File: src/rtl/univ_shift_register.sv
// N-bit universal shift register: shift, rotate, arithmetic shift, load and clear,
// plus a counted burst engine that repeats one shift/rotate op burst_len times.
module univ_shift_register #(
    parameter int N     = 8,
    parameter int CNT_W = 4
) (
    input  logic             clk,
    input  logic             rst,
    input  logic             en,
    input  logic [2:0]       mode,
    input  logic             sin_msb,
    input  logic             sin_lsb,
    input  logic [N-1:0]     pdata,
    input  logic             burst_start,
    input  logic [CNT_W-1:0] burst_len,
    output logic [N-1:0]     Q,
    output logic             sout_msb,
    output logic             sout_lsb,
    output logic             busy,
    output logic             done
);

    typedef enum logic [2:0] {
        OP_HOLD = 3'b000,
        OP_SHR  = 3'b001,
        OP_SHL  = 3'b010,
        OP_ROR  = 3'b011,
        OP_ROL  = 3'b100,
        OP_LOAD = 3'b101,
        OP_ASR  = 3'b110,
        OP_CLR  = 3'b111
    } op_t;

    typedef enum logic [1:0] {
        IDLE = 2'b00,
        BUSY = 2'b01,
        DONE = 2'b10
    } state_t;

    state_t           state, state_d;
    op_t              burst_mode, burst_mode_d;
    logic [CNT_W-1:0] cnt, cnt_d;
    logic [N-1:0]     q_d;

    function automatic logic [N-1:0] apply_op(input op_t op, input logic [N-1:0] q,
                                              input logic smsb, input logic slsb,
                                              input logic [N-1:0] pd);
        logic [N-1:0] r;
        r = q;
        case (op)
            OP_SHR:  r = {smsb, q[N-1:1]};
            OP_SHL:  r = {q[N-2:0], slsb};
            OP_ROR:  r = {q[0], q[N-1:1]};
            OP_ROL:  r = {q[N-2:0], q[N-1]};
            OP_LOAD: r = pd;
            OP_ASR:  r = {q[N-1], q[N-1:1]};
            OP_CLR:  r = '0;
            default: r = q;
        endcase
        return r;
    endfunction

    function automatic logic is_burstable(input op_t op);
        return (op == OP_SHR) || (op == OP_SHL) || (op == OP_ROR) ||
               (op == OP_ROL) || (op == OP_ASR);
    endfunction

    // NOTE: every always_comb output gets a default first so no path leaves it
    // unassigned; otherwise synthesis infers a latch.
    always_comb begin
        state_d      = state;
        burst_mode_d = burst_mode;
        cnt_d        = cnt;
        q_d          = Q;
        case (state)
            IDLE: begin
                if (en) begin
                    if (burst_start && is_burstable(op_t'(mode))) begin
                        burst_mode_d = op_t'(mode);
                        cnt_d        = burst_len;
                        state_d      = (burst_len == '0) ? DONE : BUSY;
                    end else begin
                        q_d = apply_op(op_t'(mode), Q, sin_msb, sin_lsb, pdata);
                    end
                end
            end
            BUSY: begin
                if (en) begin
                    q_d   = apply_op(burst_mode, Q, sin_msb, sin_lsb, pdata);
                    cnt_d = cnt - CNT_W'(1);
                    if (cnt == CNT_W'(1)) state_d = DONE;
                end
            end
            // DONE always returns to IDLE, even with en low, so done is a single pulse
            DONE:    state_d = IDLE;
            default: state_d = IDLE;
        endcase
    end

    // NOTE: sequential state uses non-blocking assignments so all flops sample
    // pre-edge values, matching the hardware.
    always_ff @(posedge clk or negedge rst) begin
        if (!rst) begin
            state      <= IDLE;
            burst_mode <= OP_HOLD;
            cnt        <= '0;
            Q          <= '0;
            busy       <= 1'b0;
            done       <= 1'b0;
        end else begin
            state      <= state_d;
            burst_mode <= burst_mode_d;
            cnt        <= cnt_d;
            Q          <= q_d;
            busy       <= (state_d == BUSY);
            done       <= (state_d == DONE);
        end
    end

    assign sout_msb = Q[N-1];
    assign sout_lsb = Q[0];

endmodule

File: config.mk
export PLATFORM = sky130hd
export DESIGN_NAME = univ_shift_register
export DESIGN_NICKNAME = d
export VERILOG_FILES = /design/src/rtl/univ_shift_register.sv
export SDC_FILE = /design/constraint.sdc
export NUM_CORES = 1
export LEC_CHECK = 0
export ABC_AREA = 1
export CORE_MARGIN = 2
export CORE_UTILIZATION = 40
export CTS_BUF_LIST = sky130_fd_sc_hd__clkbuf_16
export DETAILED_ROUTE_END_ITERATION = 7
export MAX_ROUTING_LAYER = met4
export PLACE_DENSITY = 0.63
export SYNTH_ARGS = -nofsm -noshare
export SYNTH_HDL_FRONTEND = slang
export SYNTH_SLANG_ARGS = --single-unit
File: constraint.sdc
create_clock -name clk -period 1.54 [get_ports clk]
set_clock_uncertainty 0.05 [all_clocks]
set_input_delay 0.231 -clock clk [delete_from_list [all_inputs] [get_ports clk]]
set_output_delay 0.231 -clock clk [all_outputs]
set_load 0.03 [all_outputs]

Goal of the exercise
Search the listing for the word "typedef", and copy every line in which it is found.

Reply
    typedef enum logic [2:0] {
    typedef enum logic [1:0] {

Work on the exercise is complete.